Step Two: The Addition of Richwood Canoe Liners®
Once the foundation was laid with a straight line of elevation, the next step was to add Richwood Canoe Liners to the inside wall. Richwood Canoe Liners use a specially formulated rubber (with optional ceramic matrix) to deal with the problem of abrasion from passing material, as well as providing impact protection and containment of fines and material. Canoe Liners are unique in that they reliably handle abrasion and sealing while being easy to work with. In contrast to most liners, Richwood Canoe Liners come in standard sizes that are easy to install, with a bolt-on feature and manageable sizes. Richwood liners can be furnished up to four inches thick as required by the application and custom sizes are also available. For the northern U.S.A. application, 14” x 1 ½” liners were recommended to replace the one inch steel and the Canoe Liners used were ceramic with ceramic bevel, where the beveled edge helped to assure best sealing with the belt.

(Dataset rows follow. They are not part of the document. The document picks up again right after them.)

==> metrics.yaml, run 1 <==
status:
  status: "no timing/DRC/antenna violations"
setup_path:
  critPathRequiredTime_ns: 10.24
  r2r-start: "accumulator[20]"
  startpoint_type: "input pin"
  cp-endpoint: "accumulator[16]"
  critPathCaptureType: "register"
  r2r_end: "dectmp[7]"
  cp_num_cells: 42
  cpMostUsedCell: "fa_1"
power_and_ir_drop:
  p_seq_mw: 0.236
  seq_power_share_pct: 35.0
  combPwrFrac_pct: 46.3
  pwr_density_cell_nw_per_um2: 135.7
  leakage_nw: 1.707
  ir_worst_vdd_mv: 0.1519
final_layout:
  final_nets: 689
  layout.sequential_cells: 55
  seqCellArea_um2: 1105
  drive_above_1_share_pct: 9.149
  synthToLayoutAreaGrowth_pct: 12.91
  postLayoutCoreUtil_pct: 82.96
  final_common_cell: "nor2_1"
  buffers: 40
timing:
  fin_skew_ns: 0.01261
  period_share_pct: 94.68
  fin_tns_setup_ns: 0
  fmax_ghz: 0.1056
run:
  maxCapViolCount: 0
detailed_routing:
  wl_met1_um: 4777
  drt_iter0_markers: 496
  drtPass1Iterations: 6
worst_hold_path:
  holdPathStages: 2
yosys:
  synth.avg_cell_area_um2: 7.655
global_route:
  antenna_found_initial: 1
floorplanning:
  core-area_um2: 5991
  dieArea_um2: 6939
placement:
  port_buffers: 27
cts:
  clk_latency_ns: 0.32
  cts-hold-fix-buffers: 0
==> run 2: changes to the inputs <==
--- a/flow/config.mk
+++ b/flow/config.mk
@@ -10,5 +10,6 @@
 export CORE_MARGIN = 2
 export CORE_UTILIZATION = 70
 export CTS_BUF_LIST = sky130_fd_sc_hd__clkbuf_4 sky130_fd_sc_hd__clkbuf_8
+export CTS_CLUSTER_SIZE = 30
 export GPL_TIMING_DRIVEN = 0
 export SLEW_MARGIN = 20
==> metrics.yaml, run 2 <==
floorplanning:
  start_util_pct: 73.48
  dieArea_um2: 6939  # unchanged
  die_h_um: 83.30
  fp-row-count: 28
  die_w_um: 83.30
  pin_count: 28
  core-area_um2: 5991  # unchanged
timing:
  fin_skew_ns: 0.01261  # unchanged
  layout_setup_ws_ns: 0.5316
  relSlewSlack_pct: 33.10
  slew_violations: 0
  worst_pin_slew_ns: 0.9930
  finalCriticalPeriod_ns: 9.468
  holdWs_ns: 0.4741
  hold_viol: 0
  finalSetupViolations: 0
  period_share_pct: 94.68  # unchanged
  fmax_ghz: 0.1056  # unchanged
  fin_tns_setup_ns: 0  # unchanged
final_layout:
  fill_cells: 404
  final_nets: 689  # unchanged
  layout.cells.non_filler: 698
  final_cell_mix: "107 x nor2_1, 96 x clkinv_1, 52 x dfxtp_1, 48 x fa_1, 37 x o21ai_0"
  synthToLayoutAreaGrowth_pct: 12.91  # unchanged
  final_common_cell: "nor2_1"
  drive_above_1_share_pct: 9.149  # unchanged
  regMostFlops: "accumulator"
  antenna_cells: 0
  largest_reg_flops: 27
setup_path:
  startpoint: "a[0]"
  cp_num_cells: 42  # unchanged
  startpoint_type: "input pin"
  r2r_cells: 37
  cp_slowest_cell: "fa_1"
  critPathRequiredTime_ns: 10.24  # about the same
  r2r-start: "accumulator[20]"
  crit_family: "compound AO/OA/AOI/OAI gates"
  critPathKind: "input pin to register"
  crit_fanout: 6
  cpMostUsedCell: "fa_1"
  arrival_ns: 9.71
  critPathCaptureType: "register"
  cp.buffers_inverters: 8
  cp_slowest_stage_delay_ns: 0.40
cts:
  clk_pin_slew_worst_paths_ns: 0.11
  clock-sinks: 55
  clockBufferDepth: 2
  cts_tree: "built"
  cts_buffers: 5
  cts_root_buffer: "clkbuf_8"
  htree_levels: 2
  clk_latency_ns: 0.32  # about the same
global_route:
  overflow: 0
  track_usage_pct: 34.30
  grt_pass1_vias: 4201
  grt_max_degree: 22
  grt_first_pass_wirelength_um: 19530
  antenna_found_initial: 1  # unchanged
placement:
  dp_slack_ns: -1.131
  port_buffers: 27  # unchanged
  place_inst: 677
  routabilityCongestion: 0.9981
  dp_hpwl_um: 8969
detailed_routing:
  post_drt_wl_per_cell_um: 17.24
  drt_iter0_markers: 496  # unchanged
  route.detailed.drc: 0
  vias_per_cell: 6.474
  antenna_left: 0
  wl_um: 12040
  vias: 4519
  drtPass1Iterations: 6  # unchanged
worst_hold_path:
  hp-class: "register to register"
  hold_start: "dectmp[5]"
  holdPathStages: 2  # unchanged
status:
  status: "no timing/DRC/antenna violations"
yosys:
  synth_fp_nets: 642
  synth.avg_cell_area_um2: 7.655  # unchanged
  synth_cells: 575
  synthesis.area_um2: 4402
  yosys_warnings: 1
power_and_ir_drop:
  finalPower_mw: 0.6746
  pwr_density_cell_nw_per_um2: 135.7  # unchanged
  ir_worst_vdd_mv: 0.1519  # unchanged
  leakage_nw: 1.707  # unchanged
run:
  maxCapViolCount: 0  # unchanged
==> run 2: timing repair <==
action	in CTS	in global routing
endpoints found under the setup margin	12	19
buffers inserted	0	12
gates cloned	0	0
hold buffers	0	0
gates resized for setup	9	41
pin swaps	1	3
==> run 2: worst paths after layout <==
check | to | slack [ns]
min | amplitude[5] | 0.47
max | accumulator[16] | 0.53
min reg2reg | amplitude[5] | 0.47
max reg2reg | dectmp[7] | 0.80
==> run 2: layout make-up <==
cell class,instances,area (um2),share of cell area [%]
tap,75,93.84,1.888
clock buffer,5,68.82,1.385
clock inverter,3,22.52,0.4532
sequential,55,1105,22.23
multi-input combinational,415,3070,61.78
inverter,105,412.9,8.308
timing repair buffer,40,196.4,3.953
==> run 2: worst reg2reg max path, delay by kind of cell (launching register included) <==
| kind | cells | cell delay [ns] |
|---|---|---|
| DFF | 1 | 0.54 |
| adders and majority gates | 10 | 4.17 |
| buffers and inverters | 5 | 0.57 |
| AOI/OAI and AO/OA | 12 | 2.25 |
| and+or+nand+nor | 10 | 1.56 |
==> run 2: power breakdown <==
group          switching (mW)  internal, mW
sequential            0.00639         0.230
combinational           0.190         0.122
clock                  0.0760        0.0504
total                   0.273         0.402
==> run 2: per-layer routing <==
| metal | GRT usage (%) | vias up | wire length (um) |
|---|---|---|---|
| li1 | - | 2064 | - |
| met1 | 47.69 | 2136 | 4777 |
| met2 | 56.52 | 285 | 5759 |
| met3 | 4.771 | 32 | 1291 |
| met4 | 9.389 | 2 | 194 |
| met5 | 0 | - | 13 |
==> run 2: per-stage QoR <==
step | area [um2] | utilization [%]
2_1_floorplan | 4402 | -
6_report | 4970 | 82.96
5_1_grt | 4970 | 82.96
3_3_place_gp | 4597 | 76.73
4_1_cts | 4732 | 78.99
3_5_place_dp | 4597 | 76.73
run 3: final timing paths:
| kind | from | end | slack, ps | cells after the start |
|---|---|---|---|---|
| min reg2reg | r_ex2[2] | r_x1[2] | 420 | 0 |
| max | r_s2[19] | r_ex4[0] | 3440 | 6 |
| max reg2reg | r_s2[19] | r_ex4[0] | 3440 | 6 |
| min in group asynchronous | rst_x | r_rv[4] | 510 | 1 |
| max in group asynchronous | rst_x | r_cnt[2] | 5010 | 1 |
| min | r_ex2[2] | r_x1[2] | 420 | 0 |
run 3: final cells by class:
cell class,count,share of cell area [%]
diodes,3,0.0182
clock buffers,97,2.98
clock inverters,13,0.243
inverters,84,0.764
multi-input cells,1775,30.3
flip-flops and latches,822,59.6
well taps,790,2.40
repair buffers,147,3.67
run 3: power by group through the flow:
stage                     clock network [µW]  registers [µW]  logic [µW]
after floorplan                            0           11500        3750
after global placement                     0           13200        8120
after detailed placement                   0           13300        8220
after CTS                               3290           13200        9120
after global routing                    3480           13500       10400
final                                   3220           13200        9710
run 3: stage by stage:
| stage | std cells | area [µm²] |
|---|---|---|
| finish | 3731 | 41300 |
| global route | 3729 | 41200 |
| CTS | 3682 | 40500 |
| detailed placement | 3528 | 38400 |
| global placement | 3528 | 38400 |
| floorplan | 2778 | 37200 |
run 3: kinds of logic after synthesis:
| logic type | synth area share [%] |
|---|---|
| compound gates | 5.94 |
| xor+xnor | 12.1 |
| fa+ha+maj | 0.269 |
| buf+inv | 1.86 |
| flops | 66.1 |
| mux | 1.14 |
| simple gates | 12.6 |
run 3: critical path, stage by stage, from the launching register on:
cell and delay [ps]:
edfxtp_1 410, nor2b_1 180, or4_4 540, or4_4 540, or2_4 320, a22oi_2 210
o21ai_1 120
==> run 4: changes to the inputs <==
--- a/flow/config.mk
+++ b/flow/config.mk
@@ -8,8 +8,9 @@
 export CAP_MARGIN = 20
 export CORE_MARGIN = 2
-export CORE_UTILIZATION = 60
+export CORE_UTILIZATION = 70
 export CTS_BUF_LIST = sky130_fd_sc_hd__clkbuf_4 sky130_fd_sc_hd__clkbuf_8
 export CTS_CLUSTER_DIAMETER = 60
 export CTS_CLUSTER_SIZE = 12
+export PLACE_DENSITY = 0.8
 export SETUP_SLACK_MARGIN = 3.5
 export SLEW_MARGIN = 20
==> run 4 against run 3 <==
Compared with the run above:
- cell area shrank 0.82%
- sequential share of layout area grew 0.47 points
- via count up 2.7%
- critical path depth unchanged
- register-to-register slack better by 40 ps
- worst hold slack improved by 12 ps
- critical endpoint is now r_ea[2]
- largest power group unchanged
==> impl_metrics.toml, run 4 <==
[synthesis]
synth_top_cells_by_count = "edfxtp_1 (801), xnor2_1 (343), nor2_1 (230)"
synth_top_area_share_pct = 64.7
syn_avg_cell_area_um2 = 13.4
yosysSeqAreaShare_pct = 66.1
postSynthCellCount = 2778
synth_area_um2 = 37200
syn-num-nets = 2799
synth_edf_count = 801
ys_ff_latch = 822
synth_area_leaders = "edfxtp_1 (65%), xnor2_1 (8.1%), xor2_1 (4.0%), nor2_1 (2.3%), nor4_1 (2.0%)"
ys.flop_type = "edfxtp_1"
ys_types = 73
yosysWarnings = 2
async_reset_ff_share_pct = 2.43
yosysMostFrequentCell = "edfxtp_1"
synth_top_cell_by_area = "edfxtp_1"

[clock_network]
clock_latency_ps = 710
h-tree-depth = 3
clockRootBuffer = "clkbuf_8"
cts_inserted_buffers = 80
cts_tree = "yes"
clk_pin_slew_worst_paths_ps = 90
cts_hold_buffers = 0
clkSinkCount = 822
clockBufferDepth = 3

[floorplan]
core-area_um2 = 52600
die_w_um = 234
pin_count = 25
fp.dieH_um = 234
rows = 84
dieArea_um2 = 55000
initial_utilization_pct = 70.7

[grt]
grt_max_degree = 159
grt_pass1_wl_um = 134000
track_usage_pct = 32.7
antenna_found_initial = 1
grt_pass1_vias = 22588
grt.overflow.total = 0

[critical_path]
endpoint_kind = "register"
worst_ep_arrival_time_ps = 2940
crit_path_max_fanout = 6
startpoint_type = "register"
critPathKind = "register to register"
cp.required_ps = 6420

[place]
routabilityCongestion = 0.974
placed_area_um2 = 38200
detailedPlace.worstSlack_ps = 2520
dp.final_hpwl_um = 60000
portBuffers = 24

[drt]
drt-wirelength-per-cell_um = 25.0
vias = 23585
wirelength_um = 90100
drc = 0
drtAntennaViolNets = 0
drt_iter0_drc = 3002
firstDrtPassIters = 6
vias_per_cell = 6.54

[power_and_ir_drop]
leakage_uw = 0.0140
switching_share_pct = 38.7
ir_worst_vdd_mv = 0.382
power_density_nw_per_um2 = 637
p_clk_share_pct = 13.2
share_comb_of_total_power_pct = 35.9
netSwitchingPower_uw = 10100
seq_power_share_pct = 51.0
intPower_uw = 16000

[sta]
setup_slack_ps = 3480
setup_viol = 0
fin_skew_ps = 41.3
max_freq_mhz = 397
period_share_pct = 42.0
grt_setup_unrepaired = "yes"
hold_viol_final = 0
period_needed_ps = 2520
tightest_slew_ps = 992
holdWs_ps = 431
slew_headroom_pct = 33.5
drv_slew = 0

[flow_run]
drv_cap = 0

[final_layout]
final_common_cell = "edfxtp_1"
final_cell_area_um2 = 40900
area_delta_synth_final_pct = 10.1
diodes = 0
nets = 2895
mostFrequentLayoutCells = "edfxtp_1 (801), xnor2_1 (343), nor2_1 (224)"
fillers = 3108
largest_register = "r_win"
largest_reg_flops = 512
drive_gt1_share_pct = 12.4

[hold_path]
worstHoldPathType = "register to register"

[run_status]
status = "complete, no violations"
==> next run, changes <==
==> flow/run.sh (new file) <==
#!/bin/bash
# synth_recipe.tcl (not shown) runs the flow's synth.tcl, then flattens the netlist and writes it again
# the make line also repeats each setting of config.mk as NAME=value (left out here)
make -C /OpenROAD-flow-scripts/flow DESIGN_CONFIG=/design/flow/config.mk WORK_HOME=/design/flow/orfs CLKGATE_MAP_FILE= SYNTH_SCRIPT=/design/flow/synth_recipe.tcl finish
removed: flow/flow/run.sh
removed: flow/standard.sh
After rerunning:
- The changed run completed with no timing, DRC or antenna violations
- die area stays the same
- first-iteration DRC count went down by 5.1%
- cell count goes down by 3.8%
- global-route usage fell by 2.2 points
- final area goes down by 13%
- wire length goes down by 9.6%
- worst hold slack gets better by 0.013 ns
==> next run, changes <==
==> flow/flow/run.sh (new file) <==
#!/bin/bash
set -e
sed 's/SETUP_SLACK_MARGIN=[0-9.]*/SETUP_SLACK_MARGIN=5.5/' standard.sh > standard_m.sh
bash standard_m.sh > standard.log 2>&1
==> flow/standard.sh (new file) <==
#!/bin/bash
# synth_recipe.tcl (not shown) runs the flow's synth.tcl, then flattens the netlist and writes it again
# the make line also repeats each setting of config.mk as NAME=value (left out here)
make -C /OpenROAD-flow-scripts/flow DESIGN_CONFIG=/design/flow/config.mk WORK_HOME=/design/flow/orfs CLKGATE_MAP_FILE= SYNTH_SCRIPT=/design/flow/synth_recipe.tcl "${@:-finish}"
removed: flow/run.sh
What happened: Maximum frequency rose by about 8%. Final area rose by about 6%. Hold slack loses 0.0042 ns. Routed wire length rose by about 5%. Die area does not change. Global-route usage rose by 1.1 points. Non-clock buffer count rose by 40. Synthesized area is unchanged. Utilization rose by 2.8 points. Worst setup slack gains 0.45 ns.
This is an optimization exercise on Yosys and OpenROAD, whose aim is small area and a short achievable clock period, not a production implementation.
The RTL was checked by simulation tests, not by an equivalence proof against the original design.
Power and IR drop assume default switching activity.

Setup of main:
==> flow/design.v (excerpt) <==
module finalproject #(
    parameter CLK_FREQ_HZ = 8_000,
    parameter SCAN_RATE   = 1000
)(
    input  wire        CLK,
    input  wire        RST_N,
    input  wire [3:0]  ROWS,
    output wire [3:0]  COLS,
    output wire [7:0]  HEX0,
    output wire [7:0]  HEX1,
    output wire [7:0]  HEX2,
    output wire [9:0]  LEDS,
    output wire [7:0]  DBG
);
Size: about 620 cells after synthesis, roughly 94 flip-flops, ~52 I/O pins.
clock: 10.0 ns
lec_check: 0
abc_area: 1
cap_margin: 20
core_margin: 2
core_utilization: 40
cts_buf_list: sky130_fd_sc_hd__clkbuf_8
slew_margin: 20
standard.sh (not shown) runs the stock make flow with config.mk's settings and CLKGATE_MAP_FILE= SYNTH_SCRIPT=/design/flow/synth_recipe.tcl, a recipe that flattens the netlist after the stock synthesis.
==> flow/flow/run.sh <==
#!/bin/bash
# Own flow: the standard layout (standard.sh, unchanged synthesis,
# floorplan, power grid, placement, CTS and routing), with two changes:
#  - the port buffers are plain buffers instead of the delay cells that
#    buffer_ports picks by default;
#  - setup repair aims at a margin below the clock period.
# Each tool's full output stays in orfs/logs; make's output goes to
# standard.log in this folder.
set -euo pipefail
bash standard.sh \
  "BUFFER_PORTS_ARGS=-buffer_cell sky130_fd_sc_hd__buf_1" \
  SETUP_SLACK_MARGIN=7 \
  finish > standard.log 2>&1
main: PASS, flow complete, no timing, DRC or antenna violations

Lastly, for a complete Material Containment System, Combi-Clamp ®Skirt Clamps and Rock Flex ®Skirt Rubber were added. RockFlex is a proprietary rubber blend that is long lasting yet self-sacrificing so that the conveyor belt is not in danger of being grooved or worn by the skirting. By using RockFlex’s specially formulated rubber skirting, the area was safely sealed while belt cover damage was eliminated. To partner with the skirt rubber, Richwood Skirt Clamps were recommended and were specified for their long wear life and ease of use. When adjustment of rubber is required, the clamps will allow for easy release and repositioning of the skirt rubber as needed.
There are no special tools required to install or move the skirt rubber. Simply lift the clamp handle, place and clamp down again. This simple system keeps product and debris where it belongs, off the floor and on the belt.
An alternative option that is available, but not specified for this application, is the complete material containment system called the Loading Station Tailpiece, or LST. The LST is available as a complete, stand alone, prefabricated system that contains Impact Saddles, Clamps and Skirting, and built in support structure.
At the northern U.S. mine, all of the recommendations were implemented and, as a result of these changes to the loading areas, the mine has experienced worry free load zones with no more clean up under loading areas and no more problems with belt punctures, demonstrating that prevention the best form of maintenance. The right philosophy of containment and impact protection, combined with the correct application of equipment help to keep hard working mines running both profitably and efficiently.